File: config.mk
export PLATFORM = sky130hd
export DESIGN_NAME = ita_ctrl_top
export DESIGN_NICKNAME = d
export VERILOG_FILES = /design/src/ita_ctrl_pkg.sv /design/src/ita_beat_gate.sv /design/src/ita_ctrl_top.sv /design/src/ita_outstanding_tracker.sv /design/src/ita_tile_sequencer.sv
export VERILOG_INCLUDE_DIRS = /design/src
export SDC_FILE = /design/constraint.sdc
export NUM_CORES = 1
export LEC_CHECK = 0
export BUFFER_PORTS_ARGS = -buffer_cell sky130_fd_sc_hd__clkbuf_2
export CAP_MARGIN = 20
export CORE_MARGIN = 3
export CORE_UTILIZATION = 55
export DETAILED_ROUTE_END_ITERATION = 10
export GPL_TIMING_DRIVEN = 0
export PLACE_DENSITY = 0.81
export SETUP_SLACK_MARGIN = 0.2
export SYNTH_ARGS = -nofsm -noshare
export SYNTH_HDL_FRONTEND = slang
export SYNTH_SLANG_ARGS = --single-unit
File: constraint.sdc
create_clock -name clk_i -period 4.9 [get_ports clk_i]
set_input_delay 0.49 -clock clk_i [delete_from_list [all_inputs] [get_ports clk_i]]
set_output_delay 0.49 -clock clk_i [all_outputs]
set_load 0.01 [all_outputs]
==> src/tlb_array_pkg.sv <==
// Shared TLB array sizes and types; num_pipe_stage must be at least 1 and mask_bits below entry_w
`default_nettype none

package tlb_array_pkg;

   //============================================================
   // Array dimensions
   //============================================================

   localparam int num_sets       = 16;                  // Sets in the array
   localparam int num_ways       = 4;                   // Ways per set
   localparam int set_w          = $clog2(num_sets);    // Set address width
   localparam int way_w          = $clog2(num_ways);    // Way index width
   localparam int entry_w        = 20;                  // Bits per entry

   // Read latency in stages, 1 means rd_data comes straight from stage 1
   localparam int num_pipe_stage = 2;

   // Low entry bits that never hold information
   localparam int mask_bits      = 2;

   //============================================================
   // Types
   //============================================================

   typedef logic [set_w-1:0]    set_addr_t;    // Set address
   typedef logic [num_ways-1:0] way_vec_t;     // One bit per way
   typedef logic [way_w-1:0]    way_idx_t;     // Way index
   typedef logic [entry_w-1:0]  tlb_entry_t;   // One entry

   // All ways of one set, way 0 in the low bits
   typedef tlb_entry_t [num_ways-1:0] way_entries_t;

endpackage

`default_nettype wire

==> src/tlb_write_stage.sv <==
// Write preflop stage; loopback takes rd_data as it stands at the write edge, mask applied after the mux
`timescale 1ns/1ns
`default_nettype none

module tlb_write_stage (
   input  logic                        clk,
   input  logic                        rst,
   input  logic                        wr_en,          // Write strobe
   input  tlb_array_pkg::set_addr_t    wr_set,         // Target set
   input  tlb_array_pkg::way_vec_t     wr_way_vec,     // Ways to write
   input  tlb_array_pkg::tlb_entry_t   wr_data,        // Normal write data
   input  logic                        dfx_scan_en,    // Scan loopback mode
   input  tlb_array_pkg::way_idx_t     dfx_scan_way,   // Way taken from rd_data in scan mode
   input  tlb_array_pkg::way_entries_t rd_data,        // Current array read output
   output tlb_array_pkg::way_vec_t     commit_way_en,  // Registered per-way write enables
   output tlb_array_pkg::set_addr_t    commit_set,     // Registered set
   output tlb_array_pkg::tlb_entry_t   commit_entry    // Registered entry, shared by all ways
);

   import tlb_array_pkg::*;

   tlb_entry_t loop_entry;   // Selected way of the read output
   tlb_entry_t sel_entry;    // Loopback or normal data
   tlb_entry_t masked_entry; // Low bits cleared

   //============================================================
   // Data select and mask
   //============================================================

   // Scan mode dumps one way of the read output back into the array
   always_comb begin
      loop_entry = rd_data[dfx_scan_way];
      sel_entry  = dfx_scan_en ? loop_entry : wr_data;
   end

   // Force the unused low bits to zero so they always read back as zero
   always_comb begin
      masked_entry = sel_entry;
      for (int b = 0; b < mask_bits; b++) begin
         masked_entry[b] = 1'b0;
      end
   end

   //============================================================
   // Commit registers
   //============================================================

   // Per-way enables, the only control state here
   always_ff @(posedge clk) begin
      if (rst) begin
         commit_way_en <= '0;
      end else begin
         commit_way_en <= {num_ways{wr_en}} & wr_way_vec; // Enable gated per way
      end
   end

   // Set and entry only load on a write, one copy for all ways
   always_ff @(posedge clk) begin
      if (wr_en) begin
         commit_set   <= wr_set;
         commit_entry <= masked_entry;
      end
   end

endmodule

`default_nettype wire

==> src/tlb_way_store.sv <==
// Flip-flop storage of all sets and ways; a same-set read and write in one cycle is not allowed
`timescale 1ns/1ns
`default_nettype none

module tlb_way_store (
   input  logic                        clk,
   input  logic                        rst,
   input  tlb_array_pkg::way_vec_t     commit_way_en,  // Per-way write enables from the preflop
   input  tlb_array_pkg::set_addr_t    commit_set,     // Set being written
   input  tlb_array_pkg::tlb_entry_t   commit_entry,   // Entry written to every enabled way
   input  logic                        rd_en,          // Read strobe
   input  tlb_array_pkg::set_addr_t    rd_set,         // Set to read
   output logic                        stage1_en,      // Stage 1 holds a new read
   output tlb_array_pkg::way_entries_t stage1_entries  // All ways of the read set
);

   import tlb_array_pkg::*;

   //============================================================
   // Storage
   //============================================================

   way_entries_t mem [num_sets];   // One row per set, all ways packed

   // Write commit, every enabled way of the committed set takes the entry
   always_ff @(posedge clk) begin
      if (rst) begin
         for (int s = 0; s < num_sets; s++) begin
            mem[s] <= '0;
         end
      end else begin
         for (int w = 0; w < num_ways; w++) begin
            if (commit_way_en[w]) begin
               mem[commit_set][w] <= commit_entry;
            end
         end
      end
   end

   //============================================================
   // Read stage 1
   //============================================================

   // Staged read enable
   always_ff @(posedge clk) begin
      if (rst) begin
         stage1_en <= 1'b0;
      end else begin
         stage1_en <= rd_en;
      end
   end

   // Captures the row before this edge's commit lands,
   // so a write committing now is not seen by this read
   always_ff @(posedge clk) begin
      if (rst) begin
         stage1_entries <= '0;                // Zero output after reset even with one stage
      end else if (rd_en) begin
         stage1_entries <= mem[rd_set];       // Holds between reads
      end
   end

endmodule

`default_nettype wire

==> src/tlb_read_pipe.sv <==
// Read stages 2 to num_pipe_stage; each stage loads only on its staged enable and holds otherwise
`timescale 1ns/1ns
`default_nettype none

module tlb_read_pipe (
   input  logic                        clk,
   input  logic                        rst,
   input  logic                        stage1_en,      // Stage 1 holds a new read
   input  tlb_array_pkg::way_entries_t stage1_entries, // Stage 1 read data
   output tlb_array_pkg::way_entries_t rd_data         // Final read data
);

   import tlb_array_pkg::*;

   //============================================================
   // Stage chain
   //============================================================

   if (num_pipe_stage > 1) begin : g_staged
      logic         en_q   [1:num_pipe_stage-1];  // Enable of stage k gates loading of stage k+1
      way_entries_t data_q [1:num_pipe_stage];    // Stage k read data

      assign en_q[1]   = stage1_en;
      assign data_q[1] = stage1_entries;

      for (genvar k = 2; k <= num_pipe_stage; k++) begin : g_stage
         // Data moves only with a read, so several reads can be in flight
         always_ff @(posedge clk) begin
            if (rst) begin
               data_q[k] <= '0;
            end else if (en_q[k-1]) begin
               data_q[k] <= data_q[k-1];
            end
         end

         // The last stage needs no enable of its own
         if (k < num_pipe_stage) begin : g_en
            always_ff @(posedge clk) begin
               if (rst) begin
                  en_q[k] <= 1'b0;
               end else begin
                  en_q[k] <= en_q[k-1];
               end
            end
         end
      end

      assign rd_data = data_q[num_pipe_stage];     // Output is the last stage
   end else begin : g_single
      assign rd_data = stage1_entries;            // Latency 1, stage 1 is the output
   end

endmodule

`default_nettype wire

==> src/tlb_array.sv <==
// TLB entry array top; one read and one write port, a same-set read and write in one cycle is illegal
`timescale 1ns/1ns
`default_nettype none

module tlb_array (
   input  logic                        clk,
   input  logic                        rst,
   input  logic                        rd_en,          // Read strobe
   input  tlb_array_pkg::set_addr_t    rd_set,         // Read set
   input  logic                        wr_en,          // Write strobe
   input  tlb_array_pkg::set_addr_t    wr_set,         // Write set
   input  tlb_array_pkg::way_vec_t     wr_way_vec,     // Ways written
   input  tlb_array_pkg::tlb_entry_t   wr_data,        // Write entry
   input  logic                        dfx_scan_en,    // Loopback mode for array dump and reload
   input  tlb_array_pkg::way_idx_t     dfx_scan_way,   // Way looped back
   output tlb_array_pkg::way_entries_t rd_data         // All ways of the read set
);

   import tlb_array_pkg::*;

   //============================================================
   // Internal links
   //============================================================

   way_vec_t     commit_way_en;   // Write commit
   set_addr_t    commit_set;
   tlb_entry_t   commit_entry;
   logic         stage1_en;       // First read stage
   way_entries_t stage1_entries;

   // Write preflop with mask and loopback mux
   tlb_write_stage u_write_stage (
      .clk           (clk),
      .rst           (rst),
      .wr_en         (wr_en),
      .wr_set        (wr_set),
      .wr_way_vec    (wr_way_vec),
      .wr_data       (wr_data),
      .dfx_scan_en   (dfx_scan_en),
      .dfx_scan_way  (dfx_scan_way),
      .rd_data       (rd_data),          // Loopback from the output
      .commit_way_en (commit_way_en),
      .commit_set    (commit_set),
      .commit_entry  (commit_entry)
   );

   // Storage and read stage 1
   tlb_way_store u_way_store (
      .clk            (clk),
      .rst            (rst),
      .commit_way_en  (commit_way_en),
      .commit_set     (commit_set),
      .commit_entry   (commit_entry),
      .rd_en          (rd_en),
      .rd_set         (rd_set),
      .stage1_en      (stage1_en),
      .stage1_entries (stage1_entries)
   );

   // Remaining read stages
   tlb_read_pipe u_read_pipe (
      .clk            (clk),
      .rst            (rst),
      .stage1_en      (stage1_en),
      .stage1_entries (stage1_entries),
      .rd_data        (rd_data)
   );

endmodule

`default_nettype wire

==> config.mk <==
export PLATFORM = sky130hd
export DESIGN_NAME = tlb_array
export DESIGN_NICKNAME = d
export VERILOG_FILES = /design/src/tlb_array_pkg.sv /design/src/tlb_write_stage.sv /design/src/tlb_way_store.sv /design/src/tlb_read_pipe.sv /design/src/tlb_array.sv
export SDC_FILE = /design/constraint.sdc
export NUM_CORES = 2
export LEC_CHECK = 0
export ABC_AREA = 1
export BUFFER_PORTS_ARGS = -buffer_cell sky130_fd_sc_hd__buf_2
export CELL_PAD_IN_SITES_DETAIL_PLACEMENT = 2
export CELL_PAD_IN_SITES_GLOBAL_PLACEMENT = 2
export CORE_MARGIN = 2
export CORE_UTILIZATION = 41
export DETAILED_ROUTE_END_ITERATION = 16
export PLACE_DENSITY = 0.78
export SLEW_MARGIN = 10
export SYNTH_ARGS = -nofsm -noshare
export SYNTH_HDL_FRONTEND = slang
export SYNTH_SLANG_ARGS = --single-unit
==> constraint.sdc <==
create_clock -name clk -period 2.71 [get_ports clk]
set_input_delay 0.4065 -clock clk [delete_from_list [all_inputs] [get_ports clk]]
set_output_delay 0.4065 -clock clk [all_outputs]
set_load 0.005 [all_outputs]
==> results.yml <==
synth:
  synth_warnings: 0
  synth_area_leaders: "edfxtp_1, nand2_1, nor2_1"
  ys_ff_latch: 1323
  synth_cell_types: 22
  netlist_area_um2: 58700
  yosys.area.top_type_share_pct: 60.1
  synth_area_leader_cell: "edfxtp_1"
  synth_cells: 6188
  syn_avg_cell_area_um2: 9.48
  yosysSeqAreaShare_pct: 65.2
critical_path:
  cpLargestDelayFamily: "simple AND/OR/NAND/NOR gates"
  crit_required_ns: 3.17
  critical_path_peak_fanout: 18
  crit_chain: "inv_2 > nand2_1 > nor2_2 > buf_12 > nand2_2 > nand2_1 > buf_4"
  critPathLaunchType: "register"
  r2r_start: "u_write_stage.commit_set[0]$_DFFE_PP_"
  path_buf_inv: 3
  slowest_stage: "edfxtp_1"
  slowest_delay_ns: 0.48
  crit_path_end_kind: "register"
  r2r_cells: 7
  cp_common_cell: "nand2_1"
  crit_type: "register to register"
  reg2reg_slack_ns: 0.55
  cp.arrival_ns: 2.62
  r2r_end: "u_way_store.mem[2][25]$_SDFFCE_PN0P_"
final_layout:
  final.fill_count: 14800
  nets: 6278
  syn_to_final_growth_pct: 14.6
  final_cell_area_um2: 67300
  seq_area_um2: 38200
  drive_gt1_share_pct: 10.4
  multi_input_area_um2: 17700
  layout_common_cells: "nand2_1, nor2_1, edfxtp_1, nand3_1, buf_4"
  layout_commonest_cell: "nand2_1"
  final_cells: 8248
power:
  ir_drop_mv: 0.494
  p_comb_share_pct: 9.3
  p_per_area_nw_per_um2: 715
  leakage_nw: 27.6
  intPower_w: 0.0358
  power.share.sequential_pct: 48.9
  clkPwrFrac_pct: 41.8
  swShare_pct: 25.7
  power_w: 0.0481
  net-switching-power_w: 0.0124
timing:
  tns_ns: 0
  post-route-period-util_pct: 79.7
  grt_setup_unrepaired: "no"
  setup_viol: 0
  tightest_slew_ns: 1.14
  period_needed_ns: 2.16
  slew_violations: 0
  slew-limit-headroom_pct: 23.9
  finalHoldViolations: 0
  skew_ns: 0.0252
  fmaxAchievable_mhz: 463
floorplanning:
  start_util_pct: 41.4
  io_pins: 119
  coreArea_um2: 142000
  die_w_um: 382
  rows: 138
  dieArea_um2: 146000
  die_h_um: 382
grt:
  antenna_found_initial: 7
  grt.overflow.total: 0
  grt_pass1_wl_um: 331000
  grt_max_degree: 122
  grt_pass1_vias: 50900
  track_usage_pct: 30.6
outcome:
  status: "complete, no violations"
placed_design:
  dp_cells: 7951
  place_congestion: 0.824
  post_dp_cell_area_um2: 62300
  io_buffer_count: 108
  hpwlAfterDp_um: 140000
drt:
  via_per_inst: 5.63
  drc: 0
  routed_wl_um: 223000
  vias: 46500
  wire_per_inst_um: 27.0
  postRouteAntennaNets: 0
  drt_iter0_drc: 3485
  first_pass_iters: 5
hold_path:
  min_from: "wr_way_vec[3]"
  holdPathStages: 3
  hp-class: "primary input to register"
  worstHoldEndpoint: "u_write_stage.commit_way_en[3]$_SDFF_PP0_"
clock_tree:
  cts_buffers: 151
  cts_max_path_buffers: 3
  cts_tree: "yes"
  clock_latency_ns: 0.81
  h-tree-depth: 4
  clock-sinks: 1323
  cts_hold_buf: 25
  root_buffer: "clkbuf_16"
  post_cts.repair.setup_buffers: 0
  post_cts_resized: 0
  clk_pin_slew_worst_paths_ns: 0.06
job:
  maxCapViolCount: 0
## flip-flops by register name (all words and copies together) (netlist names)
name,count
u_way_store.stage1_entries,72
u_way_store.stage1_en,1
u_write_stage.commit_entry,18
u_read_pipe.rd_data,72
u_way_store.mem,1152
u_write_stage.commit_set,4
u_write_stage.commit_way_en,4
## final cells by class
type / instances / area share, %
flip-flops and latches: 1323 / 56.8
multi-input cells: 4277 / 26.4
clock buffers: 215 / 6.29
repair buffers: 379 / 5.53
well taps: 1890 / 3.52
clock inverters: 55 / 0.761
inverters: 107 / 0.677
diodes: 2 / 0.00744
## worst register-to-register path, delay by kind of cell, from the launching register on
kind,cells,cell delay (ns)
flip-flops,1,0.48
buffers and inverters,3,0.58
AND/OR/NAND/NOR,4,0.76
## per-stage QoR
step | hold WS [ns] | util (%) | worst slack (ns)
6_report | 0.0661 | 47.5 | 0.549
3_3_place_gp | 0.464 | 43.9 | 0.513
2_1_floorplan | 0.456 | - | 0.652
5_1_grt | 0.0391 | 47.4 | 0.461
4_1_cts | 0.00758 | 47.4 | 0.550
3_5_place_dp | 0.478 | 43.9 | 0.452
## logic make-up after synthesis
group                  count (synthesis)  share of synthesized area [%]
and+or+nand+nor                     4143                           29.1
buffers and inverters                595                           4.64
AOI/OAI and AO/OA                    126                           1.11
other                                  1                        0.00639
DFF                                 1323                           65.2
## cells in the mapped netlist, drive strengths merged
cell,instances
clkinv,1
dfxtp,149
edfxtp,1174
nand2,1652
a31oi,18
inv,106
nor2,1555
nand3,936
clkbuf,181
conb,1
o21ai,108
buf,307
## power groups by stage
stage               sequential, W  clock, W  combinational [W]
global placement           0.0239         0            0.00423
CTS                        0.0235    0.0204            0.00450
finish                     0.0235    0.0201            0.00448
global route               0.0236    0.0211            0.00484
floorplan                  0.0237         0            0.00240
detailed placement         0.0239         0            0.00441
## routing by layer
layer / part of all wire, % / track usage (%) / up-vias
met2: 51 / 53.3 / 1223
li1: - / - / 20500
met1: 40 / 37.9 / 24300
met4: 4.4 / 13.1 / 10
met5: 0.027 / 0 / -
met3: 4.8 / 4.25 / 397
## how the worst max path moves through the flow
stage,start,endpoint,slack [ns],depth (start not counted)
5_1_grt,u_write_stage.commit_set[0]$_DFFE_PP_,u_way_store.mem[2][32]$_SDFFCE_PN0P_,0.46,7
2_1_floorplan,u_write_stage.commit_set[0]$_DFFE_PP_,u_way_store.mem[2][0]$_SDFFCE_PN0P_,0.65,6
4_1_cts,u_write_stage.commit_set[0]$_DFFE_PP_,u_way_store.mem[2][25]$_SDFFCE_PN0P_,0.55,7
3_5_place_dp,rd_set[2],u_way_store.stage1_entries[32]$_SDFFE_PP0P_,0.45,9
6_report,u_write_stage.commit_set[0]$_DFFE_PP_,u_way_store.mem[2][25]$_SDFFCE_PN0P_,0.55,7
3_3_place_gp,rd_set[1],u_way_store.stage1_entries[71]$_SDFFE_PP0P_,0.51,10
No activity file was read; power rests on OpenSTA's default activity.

* ACTIVITY *
From the entries above, print the lines beginning at the one with "repair buffers: 379 / 5.53" and stopping after the one with "## per-stage QoR", exactly as written and with nothing else.

* SOLVED EXERCISE *
repair buffers: 379 / 5.53
well taps: 1890 / 3.52
clock inverters: 55 / 0.761
inverters: 107 / 0.677
diodes: 2 / 0.00744
## worst register-to-register path, delay by kind of cell, from the launching register on
kind,cells,cell delay (ns)
flip-flops,1,0.48
buffers and inverters,3,0.58
AND/OR/NAND/NOR,4,0.76
## per-stage QoR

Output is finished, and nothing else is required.